Dataset records:
####

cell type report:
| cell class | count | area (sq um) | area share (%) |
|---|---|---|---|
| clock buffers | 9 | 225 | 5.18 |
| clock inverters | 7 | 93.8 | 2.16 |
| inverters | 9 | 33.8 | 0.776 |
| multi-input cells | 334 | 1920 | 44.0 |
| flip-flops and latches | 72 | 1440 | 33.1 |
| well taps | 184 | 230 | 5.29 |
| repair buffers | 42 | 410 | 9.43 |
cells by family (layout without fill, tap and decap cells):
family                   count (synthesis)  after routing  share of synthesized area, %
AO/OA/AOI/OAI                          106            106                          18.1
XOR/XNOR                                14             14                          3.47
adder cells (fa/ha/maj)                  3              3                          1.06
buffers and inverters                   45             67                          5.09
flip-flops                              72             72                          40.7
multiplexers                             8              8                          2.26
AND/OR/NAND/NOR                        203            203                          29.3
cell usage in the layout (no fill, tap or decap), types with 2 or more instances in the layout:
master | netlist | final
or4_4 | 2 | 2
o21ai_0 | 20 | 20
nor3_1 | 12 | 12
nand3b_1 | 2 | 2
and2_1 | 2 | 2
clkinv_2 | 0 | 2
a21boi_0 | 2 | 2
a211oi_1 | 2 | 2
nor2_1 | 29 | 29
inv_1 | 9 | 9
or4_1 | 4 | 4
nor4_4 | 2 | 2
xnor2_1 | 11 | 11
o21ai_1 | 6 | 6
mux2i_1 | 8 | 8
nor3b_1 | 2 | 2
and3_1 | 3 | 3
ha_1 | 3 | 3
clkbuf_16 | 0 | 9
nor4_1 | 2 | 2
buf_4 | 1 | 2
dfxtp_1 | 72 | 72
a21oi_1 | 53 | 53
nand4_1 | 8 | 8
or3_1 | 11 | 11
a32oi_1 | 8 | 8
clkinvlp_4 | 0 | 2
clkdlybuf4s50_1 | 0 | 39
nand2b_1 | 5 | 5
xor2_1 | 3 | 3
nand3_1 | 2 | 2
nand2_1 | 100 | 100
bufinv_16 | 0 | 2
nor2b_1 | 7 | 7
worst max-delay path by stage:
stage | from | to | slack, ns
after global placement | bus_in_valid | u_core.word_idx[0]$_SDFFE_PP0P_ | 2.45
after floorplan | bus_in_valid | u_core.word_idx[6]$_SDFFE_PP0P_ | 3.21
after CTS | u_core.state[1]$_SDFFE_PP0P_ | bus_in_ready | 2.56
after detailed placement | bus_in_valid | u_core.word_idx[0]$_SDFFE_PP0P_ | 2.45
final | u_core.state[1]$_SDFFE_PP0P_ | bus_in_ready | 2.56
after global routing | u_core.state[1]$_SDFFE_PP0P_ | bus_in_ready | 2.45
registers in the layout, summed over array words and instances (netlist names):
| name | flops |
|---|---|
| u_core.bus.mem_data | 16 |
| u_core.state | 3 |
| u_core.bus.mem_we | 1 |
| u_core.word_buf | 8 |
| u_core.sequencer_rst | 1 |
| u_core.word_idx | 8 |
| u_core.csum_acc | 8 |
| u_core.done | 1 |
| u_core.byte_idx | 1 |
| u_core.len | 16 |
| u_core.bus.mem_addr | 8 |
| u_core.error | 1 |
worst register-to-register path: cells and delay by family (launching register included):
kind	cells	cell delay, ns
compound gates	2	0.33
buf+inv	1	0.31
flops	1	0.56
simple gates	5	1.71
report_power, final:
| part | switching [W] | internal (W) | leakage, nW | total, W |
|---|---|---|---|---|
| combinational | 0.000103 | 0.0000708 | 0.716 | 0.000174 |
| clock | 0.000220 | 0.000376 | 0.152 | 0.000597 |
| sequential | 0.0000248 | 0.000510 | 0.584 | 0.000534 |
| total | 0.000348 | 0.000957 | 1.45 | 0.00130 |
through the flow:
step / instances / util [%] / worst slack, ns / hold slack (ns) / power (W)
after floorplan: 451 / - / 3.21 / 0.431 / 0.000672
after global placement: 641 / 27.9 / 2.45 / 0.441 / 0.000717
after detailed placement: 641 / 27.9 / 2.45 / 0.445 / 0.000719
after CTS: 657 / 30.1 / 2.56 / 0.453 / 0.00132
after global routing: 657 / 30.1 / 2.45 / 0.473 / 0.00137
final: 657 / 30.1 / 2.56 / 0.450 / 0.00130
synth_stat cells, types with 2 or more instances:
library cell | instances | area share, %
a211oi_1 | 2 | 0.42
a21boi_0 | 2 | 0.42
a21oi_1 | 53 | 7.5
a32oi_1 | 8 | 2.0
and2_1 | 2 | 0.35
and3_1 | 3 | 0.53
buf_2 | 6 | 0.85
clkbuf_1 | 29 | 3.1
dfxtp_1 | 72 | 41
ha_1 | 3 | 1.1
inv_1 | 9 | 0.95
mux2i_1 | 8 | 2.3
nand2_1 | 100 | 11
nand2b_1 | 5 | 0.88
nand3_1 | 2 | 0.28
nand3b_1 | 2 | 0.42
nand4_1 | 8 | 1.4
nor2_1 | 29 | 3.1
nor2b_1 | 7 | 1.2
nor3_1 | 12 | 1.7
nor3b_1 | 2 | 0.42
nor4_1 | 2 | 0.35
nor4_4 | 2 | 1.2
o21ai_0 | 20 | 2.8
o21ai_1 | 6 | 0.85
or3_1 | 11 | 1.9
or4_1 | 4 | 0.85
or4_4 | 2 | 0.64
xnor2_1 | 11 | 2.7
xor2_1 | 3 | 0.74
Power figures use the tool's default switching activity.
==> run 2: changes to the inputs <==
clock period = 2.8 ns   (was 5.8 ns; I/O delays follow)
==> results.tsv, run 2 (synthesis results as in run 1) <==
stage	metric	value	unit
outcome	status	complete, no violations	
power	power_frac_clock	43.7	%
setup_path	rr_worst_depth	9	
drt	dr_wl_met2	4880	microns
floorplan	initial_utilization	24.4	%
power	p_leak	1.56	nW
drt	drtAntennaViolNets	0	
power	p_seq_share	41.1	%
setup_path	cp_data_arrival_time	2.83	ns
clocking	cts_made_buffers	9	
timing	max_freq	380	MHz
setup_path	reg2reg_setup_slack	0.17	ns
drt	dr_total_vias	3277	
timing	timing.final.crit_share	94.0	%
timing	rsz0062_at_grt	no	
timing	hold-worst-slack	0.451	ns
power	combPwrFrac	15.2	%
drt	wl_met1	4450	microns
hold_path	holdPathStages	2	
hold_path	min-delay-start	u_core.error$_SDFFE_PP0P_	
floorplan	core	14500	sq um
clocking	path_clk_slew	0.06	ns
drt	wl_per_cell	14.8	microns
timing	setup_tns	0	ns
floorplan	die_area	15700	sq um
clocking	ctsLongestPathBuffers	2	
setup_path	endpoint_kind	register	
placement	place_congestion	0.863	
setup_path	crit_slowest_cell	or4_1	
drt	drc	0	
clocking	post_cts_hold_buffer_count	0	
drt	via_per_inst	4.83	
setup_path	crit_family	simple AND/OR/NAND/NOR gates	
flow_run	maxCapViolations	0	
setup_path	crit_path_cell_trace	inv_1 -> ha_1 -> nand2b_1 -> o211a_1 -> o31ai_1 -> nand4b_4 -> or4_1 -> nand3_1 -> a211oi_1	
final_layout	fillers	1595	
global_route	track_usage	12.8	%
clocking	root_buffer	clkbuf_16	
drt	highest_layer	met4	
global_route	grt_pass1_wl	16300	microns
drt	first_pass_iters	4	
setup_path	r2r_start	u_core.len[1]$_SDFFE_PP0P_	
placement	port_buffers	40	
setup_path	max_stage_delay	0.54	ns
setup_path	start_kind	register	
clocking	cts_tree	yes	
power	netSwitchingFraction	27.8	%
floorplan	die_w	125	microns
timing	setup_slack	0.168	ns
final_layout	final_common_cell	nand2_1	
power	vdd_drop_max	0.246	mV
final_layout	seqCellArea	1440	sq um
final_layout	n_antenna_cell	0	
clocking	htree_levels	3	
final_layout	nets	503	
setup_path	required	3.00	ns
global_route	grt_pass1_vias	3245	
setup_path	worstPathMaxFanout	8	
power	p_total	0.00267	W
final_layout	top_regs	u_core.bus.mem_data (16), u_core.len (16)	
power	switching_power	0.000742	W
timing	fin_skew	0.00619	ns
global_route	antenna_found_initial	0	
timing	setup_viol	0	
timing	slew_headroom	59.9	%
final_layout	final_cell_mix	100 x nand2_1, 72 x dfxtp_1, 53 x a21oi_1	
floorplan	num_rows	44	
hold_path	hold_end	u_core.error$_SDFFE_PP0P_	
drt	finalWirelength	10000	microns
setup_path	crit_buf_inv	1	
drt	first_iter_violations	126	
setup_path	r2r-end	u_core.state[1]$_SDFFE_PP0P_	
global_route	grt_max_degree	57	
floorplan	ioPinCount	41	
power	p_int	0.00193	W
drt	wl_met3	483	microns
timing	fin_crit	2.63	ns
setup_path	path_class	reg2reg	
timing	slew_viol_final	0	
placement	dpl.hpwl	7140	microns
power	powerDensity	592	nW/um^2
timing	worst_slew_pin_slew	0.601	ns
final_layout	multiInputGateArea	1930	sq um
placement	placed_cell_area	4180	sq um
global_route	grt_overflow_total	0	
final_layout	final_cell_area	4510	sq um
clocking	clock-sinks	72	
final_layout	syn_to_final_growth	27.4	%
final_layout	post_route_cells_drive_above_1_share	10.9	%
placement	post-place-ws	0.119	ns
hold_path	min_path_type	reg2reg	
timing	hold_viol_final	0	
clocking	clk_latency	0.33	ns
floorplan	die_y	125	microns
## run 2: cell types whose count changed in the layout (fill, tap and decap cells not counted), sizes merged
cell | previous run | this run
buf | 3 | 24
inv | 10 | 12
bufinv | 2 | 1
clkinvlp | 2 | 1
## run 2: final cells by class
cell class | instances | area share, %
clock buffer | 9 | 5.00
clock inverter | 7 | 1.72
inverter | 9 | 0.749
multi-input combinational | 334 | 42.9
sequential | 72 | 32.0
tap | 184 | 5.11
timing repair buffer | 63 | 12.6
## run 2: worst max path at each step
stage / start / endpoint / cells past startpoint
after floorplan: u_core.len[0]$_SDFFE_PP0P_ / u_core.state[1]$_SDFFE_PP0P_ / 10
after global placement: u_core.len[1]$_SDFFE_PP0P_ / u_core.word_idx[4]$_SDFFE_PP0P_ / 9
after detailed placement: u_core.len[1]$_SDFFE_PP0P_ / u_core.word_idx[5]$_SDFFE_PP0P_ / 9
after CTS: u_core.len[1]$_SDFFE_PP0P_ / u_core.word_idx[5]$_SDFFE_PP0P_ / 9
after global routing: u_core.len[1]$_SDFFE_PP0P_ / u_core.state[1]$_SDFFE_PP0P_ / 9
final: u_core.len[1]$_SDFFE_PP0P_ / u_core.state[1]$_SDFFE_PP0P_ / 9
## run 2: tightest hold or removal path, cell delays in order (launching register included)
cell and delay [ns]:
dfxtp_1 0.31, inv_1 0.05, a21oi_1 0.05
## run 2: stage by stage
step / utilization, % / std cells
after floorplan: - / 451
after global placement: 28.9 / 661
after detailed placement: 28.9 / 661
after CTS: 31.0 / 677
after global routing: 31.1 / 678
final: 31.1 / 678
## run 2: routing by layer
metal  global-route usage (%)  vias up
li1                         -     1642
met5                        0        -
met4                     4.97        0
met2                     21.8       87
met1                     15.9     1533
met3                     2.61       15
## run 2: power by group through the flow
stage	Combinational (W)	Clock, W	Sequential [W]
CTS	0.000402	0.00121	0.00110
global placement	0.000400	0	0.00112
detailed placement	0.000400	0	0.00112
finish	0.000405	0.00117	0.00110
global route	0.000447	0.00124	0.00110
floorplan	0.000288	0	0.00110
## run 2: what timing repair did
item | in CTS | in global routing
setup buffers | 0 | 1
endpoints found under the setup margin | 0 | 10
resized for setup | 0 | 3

####

**REQUIRED ACTION**
Nothing should be returned except the lines from the first line of the data above through the line with "230 | 5.29 |", each one exact.

**EXERCISE SOLUTION**
cell type report:
| cell class | count | area (sq um) | area share (%) |
|---|---|---|---|
| clock buffers | 9 | 225 | 5.18 |
| clock inverters | 7 | 93.8 | 2.16 |
| inverters | 9 | 33.8 | 0.776 |
| multi-input cells | 334 | 1920 | 44.0 |
| flip-flops and latches | 72 | 1440 | 33.1 |
| well taps | 184 | 230 | 5.29 |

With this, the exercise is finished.